* PROBLEM TO SOLVE *
Repeat exactly, and only, the lines below starting at the line that contains "fire && is_feed;" and ending at the line that contains "wire [7:0] l_b", inclusive of both.

* EXTRACTED ENTRIES *
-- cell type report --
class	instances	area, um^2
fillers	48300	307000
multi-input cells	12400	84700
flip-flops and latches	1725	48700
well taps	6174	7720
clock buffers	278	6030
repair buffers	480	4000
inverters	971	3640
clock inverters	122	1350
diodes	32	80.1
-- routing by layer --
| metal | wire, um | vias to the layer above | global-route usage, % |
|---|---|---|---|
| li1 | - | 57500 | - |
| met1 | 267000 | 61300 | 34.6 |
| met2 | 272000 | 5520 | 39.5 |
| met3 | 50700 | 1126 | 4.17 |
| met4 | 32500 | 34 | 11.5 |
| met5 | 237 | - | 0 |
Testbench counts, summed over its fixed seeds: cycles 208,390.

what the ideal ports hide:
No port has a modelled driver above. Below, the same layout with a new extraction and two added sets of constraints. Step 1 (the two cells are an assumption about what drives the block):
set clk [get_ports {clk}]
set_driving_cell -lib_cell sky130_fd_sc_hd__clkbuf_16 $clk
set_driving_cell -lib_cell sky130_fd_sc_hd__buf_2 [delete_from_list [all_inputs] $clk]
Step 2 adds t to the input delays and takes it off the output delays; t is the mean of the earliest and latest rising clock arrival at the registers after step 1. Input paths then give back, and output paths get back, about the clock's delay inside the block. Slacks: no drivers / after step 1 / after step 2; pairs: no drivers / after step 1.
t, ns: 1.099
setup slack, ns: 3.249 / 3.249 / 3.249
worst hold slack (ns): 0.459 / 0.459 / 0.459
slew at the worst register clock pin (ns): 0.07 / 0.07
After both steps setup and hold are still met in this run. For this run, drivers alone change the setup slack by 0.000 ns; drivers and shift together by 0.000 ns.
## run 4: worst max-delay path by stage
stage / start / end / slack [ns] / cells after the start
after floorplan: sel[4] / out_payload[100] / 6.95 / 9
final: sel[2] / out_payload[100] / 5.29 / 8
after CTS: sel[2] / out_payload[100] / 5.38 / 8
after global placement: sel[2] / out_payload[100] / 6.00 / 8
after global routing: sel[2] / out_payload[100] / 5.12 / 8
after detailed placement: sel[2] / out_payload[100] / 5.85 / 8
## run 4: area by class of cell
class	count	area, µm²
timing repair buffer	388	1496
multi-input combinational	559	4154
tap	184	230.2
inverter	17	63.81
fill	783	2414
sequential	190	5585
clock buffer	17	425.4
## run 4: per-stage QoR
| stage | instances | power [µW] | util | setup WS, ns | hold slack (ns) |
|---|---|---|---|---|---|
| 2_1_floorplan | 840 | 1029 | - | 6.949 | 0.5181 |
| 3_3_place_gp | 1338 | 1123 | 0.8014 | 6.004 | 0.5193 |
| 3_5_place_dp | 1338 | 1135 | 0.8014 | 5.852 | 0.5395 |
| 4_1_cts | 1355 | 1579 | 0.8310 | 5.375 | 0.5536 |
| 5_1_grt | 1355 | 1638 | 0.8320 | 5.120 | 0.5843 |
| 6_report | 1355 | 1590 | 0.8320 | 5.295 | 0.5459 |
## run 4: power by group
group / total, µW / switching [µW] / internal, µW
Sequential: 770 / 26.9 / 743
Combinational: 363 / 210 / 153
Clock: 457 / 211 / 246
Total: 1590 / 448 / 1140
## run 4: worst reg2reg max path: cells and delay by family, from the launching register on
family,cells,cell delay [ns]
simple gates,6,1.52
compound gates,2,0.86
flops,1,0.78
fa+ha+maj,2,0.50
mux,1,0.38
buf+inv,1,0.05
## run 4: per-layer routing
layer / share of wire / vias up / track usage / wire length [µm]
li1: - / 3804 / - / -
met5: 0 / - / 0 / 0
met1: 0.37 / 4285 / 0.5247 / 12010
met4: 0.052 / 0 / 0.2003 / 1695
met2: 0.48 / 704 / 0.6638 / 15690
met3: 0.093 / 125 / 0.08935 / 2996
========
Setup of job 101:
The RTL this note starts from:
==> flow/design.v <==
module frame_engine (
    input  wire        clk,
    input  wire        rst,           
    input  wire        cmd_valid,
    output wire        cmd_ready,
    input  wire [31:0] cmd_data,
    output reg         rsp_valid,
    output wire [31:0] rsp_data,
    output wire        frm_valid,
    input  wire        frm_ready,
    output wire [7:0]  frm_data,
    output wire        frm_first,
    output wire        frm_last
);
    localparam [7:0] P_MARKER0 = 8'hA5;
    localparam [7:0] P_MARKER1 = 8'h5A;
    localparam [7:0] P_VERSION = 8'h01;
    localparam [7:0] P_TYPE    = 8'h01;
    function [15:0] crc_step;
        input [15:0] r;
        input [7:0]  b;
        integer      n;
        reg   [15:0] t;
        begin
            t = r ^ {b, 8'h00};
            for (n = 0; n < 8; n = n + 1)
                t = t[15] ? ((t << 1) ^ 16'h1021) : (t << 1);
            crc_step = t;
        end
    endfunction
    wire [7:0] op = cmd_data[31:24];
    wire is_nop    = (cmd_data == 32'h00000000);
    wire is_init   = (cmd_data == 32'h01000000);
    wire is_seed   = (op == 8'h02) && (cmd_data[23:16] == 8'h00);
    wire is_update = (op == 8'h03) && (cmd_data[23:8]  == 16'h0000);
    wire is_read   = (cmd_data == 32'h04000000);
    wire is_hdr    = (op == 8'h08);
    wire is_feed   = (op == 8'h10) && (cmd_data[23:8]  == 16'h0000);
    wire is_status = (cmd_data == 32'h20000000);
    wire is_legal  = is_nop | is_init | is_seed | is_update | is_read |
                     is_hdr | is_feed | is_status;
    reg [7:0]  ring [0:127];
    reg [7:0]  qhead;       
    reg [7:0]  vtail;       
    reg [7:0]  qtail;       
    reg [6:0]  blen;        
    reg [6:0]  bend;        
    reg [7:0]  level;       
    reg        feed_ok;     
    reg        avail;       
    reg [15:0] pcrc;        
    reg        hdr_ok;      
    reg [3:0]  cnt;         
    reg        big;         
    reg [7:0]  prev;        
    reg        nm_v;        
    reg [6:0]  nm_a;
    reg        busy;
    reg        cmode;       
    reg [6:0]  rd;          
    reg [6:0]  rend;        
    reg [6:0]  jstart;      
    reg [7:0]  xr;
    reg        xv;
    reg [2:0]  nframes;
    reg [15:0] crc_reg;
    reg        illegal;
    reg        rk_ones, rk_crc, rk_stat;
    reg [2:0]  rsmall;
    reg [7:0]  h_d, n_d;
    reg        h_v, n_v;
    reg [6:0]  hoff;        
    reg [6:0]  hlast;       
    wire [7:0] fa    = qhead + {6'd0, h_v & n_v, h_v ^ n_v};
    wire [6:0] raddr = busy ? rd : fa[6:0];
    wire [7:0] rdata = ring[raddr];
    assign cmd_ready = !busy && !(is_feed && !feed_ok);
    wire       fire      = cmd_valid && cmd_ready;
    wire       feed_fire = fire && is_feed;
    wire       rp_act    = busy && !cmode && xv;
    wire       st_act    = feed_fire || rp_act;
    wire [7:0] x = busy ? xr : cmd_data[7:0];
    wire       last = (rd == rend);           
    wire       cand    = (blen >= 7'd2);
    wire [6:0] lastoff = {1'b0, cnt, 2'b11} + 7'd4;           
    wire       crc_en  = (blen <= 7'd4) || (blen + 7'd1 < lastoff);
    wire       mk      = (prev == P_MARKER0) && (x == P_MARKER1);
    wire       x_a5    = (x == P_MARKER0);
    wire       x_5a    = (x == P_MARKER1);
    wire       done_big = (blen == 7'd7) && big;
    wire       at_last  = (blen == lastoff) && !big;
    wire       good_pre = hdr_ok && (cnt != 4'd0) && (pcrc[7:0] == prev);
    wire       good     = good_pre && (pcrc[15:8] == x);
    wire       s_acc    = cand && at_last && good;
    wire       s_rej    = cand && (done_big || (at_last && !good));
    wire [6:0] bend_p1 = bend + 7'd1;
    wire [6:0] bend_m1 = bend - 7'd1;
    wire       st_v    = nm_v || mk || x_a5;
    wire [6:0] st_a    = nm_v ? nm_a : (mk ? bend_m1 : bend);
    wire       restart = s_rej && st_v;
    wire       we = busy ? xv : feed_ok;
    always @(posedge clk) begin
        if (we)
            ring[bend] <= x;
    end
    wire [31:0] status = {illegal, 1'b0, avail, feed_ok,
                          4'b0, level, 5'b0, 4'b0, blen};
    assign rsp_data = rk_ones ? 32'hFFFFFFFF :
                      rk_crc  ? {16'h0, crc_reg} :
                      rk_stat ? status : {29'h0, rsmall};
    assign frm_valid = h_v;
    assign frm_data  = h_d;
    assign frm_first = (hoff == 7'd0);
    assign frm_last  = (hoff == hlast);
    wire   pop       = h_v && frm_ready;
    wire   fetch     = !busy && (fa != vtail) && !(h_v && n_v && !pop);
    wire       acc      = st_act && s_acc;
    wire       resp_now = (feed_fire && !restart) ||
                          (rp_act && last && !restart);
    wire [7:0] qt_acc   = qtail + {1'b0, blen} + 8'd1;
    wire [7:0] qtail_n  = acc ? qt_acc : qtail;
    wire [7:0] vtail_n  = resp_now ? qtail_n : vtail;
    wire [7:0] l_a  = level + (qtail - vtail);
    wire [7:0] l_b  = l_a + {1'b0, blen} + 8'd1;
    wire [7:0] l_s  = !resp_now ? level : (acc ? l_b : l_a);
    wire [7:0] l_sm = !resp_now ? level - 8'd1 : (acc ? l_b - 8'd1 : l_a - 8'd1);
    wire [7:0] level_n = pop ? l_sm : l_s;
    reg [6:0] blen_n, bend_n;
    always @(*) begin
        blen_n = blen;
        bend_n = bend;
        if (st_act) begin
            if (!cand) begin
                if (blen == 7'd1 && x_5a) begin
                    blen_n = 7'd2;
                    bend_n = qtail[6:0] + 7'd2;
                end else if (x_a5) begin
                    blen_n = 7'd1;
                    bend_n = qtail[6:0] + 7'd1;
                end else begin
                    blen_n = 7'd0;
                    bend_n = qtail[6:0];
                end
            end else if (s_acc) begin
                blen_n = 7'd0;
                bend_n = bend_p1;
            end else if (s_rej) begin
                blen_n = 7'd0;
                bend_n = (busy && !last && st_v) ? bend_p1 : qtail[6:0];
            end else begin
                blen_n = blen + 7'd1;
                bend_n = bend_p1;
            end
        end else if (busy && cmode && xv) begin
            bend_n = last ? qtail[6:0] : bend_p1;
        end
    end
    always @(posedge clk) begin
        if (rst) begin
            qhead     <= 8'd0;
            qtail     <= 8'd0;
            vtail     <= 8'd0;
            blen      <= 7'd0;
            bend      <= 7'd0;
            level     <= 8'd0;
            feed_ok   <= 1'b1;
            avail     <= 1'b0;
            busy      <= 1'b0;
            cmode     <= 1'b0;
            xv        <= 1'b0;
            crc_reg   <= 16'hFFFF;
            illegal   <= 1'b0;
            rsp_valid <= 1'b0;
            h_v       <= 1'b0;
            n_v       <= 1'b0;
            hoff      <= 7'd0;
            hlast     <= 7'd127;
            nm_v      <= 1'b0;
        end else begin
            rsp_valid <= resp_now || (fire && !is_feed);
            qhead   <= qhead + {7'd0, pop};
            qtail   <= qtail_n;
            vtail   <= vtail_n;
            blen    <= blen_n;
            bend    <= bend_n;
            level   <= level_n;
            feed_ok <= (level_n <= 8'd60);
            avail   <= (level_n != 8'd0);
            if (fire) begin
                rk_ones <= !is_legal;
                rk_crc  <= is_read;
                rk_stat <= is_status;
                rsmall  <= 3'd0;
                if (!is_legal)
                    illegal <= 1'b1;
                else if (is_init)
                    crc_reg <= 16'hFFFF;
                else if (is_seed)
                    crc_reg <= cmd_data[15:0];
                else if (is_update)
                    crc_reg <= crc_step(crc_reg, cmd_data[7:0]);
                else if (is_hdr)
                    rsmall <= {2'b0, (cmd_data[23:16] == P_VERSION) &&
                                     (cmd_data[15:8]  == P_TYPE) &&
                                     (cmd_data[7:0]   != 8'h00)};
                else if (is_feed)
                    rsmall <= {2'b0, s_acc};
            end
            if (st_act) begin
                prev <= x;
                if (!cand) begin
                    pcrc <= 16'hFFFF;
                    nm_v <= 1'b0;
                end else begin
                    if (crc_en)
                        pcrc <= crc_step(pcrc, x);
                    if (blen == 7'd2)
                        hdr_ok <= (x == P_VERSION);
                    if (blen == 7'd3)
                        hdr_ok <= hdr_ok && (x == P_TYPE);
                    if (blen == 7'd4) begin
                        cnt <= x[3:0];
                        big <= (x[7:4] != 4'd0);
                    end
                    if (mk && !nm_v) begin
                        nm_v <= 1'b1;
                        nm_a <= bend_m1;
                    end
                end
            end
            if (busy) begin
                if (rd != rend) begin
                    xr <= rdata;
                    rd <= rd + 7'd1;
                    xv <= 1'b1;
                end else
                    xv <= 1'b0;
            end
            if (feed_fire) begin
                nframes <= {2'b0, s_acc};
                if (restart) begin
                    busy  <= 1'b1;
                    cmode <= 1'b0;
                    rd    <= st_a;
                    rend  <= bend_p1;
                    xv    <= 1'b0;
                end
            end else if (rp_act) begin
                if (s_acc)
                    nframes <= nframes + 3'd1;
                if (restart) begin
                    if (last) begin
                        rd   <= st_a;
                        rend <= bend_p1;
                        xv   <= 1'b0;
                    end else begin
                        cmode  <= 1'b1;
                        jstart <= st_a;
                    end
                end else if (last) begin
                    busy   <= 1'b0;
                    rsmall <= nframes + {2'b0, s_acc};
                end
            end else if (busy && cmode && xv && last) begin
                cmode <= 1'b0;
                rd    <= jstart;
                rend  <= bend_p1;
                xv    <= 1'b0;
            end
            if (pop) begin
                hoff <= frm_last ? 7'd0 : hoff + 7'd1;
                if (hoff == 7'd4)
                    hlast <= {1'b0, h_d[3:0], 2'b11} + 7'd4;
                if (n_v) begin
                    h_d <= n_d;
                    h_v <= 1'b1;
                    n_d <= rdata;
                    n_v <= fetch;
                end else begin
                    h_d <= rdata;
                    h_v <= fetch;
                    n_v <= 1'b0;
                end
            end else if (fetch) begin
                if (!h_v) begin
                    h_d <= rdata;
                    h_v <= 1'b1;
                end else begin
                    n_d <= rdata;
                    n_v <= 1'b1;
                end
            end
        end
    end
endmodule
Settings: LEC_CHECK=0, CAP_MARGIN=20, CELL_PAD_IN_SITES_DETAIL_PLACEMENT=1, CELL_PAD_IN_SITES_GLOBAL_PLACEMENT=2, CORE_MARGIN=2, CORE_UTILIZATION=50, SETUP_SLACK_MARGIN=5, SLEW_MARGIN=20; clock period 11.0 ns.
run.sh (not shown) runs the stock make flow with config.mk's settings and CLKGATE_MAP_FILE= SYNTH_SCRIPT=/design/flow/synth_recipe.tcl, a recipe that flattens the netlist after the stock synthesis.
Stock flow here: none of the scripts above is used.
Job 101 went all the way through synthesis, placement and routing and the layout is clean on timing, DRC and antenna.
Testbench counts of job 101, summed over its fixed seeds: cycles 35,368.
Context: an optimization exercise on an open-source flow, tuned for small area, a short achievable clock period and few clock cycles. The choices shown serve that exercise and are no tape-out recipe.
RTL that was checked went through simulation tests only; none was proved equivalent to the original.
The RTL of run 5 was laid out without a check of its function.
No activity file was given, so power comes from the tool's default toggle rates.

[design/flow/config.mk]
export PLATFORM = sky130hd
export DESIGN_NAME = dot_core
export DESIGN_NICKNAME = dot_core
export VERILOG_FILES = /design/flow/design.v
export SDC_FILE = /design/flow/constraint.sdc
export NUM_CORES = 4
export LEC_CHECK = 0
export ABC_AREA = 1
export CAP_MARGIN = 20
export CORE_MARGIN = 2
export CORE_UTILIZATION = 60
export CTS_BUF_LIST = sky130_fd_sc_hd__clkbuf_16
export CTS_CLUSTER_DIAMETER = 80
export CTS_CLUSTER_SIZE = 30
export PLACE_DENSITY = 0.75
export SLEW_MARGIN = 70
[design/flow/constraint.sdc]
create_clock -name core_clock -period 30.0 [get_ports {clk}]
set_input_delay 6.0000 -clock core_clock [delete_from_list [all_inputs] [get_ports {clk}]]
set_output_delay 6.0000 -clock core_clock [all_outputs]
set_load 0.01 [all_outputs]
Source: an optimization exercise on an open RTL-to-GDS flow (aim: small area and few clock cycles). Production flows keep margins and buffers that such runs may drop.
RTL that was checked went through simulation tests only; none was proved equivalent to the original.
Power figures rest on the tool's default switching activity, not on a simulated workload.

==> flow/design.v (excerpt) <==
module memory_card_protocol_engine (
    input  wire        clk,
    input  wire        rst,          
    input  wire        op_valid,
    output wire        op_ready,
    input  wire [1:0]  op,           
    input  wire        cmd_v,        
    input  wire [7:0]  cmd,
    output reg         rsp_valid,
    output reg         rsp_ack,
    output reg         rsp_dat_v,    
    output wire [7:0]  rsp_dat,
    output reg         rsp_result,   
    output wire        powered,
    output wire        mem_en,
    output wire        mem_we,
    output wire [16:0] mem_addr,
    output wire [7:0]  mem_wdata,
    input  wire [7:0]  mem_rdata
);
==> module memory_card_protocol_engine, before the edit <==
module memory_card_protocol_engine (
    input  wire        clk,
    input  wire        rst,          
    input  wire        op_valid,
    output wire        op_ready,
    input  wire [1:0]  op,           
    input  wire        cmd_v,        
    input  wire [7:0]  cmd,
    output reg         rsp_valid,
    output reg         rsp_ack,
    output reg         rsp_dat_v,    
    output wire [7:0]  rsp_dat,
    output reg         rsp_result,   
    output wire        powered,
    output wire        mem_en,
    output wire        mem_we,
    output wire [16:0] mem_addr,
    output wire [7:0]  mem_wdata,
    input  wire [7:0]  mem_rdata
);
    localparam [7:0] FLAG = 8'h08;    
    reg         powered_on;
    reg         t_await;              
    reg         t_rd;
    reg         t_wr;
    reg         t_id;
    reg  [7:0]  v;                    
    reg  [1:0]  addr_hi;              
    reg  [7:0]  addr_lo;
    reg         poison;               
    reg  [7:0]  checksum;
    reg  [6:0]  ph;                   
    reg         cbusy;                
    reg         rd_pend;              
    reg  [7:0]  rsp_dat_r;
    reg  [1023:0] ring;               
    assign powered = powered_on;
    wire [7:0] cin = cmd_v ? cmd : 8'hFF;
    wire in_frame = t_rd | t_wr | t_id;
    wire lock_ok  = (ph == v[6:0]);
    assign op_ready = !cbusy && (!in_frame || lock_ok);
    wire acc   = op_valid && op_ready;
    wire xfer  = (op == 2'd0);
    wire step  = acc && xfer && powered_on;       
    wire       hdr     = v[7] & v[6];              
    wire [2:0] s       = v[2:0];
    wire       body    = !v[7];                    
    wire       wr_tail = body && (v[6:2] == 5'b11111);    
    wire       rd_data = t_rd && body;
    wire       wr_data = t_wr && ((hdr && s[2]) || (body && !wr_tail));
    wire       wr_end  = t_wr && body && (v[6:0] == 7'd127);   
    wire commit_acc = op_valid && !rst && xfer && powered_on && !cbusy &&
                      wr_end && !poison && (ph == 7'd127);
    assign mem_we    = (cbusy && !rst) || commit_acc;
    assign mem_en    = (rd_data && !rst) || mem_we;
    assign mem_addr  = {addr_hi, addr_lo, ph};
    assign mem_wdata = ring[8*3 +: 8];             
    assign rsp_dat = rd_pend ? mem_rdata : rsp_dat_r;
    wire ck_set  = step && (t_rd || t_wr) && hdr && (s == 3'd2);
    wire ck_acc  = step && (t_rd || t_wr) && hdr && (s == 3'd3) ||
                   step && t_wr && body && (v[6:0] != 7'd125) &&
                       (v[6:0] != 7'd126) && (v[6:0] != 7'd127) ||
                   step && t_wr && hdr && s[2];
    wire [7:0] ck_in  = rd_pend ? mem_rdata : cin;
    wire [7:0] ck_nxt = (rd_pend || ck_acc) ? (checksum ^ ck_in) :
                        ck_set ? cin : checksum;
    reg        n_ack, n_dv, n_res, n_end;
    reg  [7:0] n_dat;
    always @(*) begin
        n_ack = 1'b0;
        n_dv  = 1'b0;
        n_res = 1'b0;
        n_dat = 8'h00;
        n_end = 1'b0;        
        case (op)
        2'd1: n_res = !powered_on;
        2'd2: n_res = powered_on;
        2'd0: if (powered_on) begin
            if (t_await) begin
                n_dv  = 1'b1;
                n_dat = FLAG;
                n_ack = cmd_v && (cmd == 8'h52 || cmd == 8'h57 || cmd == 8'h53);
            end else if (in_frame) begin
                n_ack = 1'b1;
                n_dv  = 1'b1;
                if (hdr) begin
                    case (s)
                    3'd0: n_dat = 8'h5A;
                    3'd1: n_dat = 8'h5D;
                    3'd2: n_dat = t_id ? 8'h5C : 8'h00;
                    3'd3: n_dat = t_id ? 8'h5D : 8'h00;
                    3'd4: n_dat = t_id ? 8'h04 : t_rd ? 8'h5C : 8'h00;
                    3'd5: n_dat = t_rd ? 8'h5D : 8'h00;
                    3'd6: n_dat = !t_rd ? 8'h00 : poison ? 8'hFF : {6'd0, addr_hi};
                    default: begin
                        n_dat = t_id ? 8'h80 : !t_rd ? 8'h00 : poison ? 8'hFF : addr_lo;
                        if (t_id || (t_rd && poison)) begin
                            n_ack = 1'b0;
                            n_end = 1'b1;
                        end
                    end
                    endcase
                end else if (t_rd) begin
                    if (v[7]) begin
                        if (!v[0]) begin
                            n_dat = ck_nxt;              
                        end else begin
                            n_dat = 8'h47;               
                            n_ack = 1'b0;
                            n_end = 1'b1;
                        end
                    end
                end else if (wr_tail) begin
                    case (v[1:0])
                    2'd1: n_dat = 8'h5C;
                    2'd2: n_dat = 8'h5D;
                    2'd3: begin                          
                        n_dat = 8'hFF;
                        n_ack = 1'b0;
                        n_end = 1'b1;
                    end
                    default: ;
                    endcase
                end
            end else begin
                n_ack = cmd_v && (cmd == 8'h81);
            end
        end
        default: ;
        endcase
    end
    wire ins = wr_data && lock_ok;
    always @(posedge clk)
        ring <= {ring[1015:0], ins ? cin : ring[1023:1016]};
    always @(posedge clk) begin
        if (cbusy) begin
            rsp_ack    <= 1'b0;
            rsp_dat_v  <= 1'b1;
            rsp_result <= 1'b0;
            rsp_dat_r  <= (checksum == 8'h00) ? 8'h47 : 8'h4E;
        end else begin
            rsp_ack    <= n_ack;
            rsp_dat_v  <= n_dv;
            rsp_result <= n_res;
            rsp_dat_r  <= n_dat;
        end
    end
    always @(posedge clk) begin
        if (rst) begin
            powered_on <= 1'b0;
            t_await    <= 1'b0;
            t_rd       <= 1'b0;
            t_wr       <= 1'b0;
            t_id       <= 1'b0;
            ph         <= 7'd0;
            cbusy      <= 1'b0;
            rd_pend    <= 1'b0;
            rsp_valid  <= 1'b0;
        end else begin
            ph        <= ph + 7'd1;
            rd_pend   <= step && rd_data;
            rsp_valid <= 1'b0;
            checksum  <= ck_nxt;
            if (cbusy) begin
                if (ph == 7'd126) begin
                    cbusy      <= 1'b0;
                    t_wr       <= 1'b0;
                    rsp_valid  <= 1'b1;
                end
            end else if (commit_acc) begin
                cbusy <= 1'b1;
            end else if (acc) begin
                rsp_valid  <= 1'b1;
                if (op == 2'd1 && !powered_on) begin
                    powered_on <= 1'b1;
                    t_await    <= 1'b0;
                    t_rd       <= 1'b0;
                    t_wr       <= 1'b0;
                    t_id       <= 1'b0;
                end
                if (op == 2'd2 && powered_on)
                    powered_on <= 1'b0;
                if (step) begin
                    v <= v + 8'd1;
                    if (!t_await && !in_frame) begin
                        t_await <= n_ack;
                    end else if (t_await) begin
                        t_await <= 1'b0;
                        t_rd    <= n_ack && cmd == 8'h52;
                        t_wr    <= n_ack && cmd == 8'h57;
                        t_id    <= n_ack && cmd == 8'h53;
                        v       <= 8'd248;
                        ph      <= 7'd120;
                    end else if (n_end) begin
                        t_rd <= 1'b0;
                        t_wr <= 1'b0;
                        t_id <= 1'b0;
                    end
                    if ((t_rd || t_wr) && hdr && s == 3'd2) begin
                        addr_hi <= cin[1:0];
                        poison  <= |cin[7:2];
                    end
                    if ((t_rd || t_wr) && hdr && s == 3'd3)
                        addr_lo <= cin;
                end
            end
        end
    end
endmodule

* WRITTEN SOLUTION *
    wire       feed_fire = fire && is_feed;
    wire       rp_act    = busy && !cmode && xv;
    wire       st_act    = feed_fire || rp_act;
    wire [7:0] x = busy ? xr : cmd_data[7:0];
    wire       last = (rd == rend);           
    wire       cand    = (blen >= 7'd2);
    wire [6:0] lastoff = {1'b0, cnt, 2'b11} + 7'd4;           
    wire       crc_en  = (blen <= 7'd4) || (blen + 7'd1 < lastoff);
    wire       mk      = (prev == P_MARKER0) && (x == P_MARKER1);
    wire       x_a5    = (x == P_MARKER0);
    wire       x_5a    = (x == P_MARKER1);
    wire       done_big = (blen == 7'd7) && big;
    wire       at_last  = (blen == lastoff) && !big;
    wire       good_pre = hdr_ok && (cnt != 4'd0) && (pcrc[7:0] == prev);
    wire       good     = good_pre && (pcrc[15:8] == x);
    wire       s_acc    = cand && at_last && good;
    wire       s_rej    = cand && (done_big || (at_last && !good));
    wire [6:0] bend_p1 = bend + 7'd1;
    wire [6:0] bend_m1 = bend - 7'd1;
    wire       st_v    = nm_v || mk || x_a5;
    wire [6:0] st_a    = nm_v ? nm_a : (mk ? bend_m1 : bend);
    wire       restart = s_rej && st_v;
    wire       we = busy ? xv : feed_ok;
    always @(posedge clk) begin
        if (we)
            ring[bend] <= x;
    end
    wire [31:0] status = {illegal, 1'b0, avail, feed_ok,
                          4'b0, level, 5'b0, 4'b0, blen};
    assign rsp_data = rk_ones ? 32'hFFFFFFFF :
                      rk_crc  ? {16'h0, crc_reg} :
                      rk_stat ? status : {29'h0, rsmall};
    assign frm_valid = h_v;
    assign frm_data  = h_d;
    assign frm_first = (hoff == 7'd0);
    assign frm_last  = (hoff == hlast);
    wire   pop       = h_v && frm_ready;
    wire   fetch     = !busy && (fa != vtail) && !(h_v && n_v && !pop);
    wire       acc      = st_act && s_acc;
    wire       resp_now = (feed_fire && !restart) ||
                          (rp_act && last && !restart);
    wire [7:0] qt_acc   = qtail + {1'b0, blen} + 8'd1;
    wire [7:0] qtail_n  = acc ? qt_acc : qtail;
    wire [7:0] vtail_n  = resp_now ? qtail_n : vtail;
    wire [7:0] l_a  = level + (qtail - vtail);
    wire [7:0] l_b  = l_a + {1'b0, blen} + 8'd1;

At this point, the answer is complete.